▶ What is expected: Your task is to quote the records from their first line through the line containing "export CTS_CLUSTER_DIAMETER = 40", with nothing added or left out.

▶ Provided records:

<file path="config.mk">
export PLATFORM = sky130hd
export DESIGN_NAME = cam_capture_flat
export DESIGN_NICKNAME = d
export VERILOG_FILES = /design/src/rtl/cam_pkg.sv /design/src/rtl/cam_capture_if.sv /design/src/rtl/cam_sync.sv /design/src/rtl/cam_capture.sv /design/src/flat_wrapper.sv
export SDC_FILE = /design/constraint.sdc
export NUM_CORES = 1
export LEC_CHECK = 0
export BUFFER_PORTS_ARGS = -buffer_cell sky130_fd_sc_hd__buf_2
export CAP_MARGIN = 30
export CORE_MARGIN = 2
export CORE_UTILIZATION = 45
export CTS_BUF_LIST = sky130_fd_sc_hd__clkbuf_16
export CTS_CLUSTER_DIAMETER = 40
export CTS_CLUSTER_SIZE = 10
export DETAILED_ROUTE_END_ITERATION = 10
export MAX_ROUTING_LAYER = met4
export PLACE_DENSITY = 0.65
export SLEW_MARGIN = 20
export SYNTH_ARGS = -nofsm -noshare
export SYNTH_HDL_FRONTEND = slang
export SYNTH_SLANG_ARGS = --single-unit
</file>
<file path="constraint.sdc">
create_clock -name aclk -period 3.1 [get_ports aclk]
set_clock_uncertainty 0.05 [all_clocks]
set_input_delay 0.62 -clock aclk [delete_from_list [all_inputs] [get_ports aclk]]
set_output_delay 0.62 -clock aclk [all_outputs]
set_load 0.01 [all_outputs]
</file>
==> src/rtl/moore_pkg.sv <==
// moore_pkg: shared state encodings and sizing helper for the moore_bank switch-tracking FSMs
package moore_pkg;

    typedef logic [1:0] state_t;

    localparam logic [1:0] IDLE   = 2'd0;
    localparam logic [1:0] ACTIVE = 2'd1;
    localparam logic [1:0] LOCK   = 2'd2;

    // Dwell counter must hold 0..DWELL_MAX-1; keep at least one bit when LOCK is disabled
    function automatic int dwell_w(input int dmax);
        return (dmax < 1) ? 1 : $clog2(dmax + 1);
    endfunction

endpackage

==> src/rtl/moore_bank_if.sv <==
// moore_bank_if: switch/enable inputs and status outputs of the moore_bank channel array
interface moore_bank_if #(
    parameter int N_CH  = 4,
    parameter int SW_W  = 2,
    parameter int CNT_W = 8
);
    logic [N_CH*SW_W-1:0]  sw_in;
    logic [N_CH-1:0]       ctrl_in;
    logic                  clr_cnt;
    logic [N_CH-1:0]       active_o;
    logic [N_CH-1:0]       lock_o;
    logic [N_CH-1:0]       chg_o;
    logic [N_CH*CNT_W-1:0] trans_cnt;
    logic                  any_active_o;

    modport master (
        output sw_in, ctrl_in, clr_cnt,
        input  active_o, lock_o, chg_o, trans_cnt, any_active_o
    );

    modport slave (
        input  sw_in, ctrl_in, clr_cnt,
        output active_o, lock_o, chg_o, trans_cnt, any_active_o
    );
endinterface

==> src/rtl/moore_chan.sv <==
// moore_chan: one switch-tracking channel with dwell timeout, change pulse and saturating transition count
module moore_chan
    import moore_pkg::*;
#(
    parameter int SW_W      = 2,
    parameter int DWELL_MAX = 8,
    parameter int CNT_W     = 8
) (
    input  logic             clk,
    input  logic             reset,
    input  logic [SW_W-1:0]  sw_i,
    input  logic             en_i,
    input  logic             clr_i,
    output logic             active_o,
    output logic             lock_o,
    output logic             chg_o,
    output logic [CNT_W-1:0] cnt_o
);
    localparam int DW = dwell_w(DWELL_MAX);

    state_t           state_q, state_d;
    logic [DW-1:0]    dwell_q, dwell_d;
    logic             chg_q;
    logic [CNT_W-1:0] cnt_q, cnt_d;
    logic             chg_d;

    // Next state: exit on sw[0] beats the dwell timeout; the unused encoding falls back to IDLE
    always_comb begin
        state_d = state_q;
        dwell_d = dwell_q;
        if (en_i) begin
            case (state_q)
                IDLE: begin
                    if (|sw_i) begin
                        state_d = ACTIVE;
                        dwell_d = '0;
                    end
                end
                ACTIVE: begin
                    if (sw_i[0]) begin
                        state_d = IDLE;
                    end else if (DWELL_MAX != 0 && dwell_q == DW'(DWELL_MAX - 1)) begin
                        state_d = LOCK;
                        dwell_d = '0;
                    end else if (DWELL_MAX != 0) begin
                        dwell_d = dwell_q + 1'b1;
                    end
                end
                LOCK:    state_d = (|sw_i) ? LOCK : IDLE;
                default: state_d = IDLE;
            endcase
        end else if (state_q != IDLE && state_q != ACTIVE && state_q != LOCK) begin
            state_d = IDLE;
        end
    end

    assign chg_d = (state_d != state_q);
    assign cnt_d = clr_i ? '0 : (chg_d && cnt_q != '1) ? cnt_q + 1'b1 : cnt_q;

    // State, dwell, change flag and counter registers
    always_ff @(posedge clk) begin
        if (reset) begin
            state_q <= IDLE;
            dwell_q <= '0;
            chg_q   <= 1'b0;
            cnt_q   <= '0;
        end else begin
            state_q <= state_d;
            dwell_q <= dwell_d;
            chg_q   <= chg_d;
            cnt_q   <= cnt_d;
        end
    end

    assign active_o = (state_q == ACTIVE);
    assign lock_o   = (state_q == LOCK);
    assign chg_o    = chg_q;
    assign cnt_o    = cnt_q;
endmodule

▶ Answer for this exercise:
<file path="config.mk">
export PLATFORM = sky130hd
export DESIGN_NAME = cam_capture_flat
export DESIGN_NICKNAME = d
export VERILOG_FILES = /design/src/rtl/cam_pkg.sv /design/src/rtl/cam_capture_if.sv /design/src/rtl/cam_sync.sv /design/src/rtl/cam_capture.sv /design/src/flat_wrapper.sv
export SDC_FILE = /design/constraint.sdc
export NUM_CORES = 1
export LEC_CHECK = 0
export BUFFER_PORTS_ARGS = -buffer_cell sky130_fd_sc_hd__buf_2
export CAP_MARGIN = 30
export CORE_MARGIN = 2
export CORE_UTILIZATION = 45
export CTS_BUF_LIST = sky130_fd_sc_hd__clkbuf_16
export CTS_CLUSTER_DIAMETER = 40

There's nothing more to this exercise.